§ **Data supplied**:
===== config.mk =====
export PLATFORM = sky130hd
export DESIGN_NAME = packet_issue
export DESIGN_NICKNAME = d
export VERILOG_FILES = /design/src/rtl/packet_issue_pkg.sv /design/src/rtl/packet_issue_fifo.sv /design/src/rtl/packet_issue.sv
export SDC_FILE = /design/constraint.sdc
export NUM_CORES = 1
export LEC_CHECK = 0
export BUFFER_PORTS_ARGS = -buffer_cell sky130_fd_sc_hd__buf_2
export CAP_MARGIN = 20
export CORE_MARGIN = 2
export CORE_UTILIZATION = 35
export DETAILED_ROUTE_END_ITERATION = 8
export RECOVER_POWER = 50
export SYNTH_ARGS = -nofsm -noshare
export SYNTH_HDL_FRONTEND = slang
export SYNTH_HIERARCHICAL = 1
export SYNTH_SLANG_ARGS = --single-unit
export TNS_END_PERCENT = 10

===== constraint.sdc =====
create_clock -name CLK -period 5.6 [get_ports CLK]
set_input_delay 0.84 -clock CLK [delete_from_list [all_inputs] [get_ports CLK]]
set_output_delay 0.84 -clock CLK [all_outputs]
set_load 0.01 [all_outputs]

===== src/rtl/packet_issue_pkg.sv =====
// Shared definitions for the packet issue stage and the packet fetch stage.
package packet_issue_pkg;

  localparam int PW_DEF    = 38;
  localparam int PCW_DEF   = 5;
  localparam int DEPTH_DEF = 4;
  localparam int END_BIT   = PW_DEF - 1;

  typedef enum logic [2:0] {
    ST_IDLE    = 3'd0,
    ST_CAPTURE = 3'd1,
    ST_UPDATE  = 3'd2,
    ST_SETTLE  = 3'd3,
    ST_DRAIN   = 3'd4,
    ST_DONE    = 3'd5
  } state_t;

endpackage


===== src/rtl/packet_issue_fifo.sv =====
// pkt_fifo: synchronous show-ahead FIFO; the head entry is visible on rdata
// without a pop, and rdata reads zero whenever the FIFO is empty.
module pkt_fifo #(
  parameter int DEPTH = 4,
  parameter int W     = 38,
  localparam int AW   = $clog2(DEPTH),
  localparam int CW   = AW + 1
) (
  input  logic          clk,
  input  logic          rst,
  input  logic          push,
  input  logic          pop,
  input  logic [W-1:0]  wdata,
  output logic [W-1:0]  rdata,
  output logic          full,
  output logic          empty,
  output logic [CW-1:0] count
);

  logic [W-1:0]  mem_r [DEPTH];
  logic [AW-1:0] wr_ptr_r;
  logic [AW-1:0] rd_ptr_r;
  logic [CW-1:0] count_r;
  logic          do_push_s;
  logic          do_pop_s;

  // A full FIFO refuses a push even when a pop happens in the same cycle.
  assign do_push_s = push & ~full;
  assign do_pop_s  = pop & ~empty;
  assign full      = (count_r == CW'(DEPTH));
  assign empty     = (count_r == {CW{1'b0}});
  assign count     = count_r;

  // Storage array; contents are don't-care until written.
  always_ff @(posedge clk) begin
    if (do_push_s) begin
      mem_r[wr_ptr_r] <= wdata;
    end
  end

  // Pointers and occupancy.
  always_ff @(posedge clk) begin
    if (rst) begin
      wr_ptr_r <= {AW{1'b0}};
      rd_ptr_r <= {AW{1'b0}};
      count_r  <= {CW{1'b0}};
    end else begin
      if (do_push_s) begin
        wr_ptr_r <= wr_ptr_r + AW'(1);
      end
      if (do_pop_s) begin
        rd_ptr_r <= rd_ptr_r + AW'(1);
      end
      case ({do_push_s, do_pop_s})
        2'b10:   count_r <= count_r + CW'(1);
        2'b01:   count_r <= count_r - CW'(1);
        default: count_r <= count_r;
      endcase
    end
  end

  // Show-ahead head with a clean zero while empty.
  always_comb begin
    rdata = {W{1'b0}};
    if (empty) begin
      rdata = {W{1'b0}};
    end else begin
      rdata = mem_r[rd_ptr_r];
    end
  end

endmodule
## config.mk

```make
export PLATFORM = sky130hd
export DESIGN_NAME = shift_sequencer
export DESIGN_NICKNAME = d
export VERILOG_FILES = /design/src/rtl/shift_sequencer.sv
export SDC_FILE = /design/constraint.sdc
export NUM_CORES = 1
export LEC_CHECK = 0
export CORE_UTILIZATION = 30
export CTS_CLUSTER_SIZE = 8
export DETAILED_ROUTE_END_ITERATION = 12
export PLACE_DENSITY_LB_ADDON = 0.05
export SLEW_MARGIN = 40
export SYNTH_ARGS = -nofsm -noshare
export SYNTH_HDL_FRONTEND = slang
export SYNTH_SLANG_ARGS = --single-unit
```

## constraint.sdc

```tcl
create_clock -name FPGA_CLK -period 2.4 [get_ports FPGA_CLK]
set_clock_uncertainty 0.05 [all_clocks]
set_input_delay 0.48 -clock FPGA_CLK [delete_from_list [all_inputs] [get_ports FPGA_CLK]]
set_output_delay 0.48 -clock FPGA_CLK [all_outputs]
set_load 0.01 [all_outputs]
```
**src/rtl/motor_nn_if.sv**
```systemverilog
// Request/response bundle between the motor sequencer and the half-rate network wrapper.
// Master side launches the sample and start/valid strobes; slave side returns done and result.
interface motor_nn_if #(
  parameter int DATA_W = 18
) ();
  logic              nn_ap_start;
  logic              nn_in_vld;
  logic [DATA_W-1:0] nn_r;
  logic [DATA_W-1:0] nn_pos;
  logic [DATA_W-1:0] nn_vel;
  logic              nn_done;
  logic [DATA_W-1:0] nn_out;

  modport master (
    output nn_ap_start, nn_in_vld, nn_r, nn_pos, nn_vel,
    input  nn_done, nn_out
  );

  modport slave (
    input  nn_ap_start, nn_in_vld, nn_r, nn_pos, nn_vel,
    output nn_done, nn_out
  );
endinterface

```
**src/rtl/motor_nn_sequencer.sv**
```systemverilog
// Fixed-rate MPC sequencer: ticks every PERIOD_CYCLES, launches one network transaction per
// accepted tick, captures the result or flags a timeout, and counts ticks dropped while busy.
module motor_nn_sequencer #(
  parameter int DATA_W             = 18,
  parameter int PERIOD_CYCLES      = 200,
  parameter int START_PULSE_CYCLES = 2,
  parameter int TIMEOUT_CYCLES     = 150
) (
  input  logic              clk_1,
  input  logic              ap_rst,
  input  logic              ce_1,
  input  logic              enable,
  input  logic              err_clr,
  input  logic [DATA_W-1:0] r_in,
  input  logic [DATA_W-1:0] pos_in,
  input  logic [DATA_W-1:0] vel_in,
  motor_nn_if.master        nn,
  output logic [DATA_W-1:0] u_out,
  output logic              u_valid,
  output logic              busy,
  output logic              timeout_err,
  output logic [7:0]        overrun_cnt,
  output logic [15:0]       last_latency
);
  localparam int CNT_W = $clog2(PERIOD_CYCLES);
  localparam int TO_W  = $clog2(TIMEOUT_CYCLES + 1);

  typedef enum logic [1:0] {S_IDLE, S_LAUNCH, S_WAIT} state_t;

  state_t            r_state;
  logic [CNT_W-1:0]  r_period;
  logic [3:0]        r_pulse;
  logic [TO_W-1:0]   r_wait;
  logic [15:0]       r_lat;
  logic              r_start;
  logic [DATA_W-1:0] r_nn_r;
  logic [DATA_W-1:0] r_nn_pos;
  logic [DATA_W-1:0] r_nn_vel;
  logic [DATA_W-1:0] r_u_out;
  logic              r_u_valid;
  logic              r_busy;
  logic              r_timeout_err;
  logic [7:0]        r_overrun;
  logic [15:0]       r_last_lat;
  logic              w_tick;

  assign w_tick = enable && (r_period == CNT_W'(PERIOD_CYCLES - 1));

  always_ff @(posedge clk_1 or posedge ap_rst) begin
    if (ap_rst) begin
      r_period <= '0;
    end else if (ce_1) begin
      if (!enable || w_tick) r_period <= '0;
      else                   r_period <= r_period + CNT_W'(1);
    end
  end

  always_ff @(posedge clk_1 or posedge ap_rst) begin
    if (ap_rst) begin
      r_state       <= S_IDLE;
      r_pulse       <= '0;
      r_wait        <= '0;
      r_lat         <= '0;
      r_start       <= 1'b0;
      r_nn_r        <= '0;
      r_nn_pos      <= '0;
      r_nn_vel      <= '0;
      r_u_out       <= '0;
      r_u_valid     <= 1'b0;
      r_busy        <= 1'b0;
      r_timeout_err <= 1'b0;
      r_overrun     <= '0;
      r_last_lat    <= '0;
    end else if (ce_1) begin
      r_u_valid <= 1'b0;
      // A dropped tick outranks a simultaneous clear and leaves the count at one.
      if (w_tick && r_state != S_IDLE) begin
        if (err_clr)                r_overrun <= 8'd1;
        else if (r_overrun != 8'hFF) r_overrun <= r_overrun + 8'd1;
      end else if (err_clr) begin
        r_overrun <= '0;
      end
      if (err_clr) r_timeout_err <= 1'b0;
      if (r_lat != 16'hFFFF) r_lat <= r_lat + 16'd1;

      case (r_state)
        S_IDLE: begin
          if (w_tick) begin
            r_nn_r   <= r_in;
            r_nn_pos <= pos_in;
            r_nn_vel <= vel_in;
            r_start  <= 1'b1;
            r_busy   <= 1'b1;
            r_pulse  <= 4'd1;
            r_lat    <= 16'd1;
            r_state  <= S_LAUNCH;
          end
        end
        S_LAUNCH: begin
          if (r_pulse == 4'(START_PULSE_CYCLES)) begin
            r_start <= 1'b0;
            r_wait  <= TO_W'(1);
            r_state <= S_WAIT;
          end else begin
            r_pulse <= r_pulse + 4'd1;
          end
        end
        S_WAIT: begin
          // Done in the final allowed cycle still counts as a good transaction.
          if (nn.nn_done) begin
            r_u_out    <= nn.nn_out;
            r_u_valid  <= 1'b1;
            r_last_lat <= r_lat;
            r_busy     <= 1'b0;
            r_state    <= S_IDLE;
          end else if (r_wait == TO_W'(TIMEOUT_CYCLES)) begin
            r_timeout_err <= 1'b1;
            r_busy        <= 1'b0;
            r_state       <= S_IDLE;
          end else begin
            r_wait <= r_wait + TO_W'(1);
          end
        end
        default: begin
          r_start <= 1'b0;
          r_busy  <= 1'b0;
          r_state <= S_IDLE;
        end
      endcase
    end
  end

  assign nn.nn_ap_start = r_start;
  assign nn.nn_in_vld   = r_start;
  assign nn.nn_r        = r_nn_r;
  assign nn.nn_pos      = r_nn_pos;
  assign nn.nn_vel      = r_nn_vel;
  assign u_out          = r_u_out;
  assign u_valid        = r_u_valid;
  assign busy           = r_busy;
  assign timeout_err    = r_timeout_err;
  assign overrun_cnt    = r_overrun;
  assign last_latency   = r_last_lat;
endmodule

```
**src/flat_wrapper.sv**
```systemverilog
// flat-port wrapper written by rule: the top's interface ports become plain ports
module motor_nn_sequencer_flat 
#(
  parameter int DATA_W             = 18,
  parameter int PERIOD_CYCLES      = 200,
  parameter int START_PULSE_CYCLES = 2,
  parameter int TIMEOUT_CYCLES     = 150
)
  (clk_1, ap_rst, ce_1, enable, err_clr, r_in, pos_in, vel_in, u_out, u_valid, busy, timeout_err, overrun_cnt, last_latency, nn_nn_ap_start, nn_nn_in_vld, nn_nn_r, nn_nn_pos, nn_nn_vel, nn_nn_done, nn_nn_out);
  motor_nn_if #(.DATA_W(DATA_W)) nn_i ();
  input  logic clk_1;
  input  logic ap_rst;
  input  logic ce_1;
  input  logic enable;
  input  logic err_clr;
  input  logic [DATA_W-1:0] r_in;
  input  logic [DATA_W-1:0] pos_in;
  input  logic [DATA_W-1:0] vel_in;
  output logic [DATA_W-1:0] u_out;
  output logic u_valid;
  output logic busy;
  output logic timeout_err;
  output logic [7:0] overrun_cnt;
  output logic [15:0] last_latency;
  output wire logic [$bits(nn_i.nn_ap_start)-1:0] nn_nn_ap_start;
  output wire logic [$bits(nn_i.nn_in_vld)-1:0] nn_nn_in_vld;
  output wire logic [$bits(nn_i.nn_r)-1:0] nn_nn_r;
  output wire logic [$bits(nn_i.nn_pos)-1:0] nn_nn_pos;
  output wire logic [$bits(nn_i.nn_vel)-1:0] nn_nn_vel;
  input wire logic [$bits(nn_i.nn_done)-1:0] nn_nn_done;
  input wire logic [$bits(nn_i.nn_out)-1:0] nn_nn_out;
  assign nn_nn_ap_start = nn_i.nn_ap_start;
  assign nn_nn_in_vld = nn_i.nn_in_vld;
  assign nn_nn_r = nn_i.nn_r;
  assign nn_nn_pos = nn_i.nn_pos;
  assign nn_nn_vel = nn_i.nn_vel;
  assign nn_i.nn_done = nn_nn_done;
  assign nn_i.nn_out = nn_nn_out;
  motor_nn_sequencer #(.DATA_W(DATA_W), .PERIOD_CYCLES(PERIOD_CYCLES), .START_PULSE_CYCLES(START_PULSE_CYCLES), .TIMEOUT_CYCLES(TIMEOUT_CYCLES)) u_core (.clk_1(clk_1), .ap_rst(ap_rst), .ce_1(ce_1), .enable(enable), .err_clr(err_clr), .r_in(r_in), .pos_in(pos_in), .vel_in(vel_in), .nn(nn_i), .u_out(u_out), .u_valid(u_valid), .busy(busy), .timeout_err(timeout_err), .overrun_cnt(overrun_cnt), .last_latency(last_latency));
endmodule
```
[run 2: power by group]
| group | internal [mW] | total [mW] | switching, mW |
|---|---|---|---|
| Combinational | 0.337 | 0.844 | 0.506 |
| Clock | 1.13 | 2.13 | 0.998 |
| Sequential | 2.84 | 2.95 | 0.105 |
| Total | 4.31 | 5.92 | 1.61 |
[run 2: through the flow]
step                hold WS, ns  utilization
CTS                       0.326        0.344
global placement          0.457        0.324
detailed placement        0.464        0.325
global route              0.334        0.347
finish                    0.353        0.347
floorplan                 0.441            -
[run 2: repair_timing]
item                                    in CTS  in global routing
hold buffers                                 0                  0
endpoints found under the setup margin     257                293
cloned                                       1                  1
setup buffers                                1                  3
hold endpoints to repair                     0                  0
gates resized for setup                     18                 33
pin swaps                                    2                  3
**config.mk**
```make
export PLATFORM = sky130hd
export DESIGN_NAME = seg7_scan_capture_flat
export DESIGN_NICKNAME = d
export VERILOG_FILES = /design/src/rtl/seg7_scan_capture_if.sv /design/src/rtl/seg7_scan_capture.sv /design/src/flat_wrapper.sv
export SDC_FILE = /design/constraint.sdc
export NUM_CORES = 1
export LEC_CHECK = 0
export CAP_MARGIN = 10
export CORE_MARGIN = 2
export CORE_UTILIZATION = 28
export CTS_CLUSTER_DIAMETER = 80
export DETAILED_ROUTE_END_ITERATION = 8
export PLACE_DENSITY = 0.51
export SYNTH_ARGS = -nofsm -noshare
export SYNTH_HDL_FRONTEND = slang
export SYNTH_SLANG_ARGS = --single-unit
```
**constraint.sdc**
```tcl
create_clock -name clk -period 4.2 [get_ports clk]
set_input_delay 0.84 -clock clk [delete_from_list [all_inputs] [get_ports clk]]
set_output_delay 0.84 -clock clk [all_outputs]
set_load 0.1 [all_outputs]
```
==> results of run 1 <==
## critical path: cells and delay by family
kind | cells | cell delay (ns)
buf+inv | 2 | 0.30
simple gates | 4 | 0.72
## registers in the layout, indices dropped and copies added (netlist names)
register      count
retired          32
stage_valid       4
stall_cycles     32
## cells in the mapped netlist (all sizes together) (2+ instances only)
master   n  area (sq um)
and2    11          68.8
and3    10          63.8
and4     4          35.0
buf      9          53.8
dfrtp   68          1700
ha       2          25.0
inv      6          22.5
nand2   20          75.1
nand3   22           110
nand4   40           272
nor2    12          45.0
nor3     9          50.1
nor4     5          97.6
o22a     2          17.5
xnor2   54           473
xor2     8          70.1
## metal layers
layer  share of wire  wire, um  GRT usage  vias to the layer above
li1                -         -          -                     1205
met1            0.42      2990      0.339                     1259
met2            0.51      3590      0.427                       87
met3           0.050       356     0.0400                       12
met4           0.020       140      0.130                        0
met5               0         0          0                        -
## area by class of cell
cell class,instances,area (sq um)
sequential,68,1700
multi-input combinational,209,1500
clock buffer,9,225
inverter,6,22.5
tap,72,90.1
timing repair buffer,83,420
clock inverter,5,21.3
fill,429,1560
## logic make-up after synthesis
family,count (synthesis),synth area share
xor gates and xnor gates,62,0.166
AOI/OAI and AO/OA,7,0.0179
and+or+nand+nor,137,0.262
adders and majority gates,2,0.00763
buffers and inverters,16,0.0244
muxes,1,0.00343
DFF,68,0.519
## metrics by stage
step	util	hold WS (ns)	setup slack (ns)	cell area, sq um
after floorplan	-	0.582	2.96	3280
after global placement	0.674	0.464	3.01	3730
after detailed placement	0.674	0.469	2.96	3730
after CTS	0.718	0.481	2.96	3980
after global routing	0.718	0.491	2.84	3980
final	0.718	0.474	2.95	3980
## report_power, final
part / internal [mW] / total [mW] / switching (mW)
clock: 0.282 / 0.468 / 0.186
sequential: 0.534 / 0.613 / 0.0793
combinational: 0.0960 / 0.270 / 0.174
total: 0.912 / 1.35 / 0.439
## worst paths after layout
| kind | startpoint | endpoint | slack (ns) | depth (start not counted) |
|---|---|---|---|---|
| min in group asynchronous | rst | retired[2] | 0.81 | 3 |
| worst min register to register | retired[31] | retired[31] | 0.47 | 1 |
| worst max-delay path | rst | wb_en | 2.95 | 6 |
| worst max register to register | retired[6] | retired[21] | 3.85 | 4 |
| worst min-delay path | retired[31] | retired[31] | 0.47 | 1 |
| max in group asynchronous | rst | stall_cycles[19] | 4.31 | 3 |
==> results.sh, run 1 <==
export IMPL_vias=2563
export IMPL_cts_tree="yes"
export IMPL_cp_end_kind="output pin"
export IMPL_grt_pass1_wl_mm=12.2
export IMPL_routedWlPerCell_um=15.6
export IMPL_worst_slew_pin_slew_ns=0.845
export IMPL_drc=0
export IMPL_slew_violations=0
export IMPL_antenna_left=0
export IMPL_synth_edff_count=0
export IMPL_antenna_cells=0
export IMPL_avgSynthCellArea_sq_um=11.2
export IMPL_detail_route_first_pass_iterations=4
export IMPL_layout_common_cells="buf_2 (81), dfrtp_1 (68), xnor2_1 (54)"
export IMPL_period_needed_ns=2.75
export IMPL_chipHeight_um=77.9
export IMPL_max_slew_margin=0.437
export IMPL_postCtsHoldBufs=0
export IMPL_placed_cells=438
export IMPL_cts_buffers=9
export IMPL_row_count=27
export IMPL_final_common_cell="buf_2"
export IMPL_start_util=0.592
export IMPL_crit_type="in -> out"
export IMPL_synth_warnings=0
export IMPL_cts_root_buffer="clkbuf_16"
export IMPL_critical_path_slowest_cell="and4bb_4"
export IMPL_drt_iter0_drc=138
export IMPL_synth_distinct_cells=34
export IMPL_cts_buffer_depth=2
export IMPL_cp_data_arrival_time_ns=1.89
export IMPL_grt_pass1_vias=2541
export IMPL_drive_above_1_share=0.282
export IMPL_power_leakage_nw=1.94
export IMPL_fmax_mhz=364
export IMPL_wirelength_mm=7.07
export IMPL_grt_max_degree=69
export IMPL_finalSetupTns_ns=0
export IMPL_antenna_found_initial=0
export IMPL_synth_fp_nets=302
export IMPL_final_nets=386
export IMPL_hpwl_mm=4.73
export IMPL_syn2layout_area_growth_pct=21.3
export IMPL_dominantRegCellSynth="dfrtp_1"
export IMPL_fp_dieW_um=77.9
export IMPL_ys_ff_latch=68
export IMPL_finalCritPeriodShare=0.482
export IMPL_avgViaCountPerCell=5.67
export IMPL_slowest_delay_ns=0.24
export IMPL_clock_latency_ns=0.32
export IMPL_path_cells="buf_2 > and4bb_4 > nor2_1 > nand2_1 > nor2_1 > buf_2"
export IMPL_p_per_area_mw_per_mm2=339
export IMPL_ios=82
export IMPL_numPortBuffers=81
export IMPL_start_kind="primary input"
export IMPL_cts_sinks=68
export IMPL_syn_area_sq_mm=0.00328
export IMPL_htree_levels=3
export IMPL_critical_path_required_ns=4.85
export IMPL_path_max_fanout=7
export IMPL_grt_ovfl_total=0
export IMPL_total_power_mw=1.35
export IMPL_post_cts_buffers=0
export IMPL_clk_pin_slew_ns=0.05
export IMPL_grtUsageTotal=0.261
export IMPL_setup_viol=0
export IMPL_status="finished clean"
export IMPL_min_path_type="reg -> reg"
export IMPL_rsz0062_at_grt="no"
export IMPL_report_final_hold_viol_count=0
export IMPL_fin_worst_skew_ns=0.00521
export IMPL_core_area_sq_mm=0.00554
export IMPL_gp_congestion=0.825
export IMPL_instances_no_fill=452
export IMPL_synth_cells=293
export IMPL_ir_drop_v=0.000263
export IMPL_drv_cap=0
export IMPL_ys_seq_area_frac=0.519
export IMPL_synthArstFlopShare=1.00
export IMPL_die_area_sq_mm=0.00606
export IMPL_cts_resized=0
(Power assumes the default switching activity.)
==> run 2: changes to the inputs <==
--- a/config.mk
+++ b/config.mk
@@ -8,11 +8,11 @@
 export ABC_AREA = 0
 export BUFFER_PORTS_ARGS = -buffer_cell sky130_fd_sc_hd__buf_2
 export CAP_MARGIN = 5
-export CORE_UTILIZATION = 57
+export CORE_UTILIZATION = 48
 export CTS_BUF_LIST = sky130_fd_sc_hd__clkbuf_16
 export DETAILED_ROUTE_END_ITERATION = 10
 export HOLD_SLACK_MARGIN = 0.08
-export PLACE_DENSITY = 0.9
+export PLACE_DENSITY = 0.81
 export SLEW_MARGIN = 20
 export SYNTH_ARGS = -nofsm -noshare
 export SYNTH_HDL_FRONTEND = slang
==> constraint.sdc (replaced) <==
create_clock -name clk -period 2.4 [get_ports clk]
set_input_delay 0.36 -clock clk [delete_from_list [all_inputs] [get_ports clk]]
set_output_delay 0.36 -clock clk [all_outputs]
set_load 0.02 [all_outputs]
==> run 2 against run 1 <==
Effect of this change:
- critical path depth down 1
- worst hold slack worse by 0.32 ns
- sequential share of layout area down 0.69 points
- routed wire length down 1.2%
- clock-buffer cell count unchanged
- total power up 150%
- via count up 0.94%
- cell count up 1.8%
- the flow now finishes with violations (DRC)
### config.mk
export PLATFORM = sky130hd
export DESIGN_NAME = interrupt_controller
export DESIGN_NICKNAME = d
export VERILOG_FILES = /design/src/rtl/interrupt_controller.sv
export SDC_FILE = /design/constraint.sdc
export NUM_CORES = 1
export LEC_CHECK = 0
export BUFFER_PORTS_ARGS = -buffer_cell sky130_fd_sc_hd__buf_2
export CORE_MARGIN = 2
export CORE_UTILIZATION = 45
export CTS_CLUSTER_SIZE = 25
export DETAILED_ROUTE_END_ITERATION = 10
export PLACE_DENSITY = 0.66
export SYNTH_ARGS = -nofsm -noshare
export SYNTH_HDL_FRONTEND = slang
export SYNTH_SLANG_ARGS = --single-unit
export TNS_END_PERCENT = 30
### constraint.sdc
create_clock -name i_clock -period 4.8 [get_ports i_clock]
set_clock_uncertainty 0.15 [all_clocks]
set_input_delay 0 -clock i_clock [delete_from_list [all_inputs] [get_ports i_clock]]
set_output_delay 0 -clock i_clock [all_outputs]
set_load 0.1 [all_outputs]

§ **Aim of the task**: Leave out every line above except those from the line with "- worst hold slack worse by 0.32 ns" up to and including the line with "- cell count up 1.8%", and copy those exactly.

§ **Reply**:
- worst hold slack worse by 0.32 ns
- sequential share of layout area down 0.69 points
- routed wire length down 1.2%
- clock-buffer cell count unchanged
- total power up 150%
- via count up 0.94%
- cell count up 1.8%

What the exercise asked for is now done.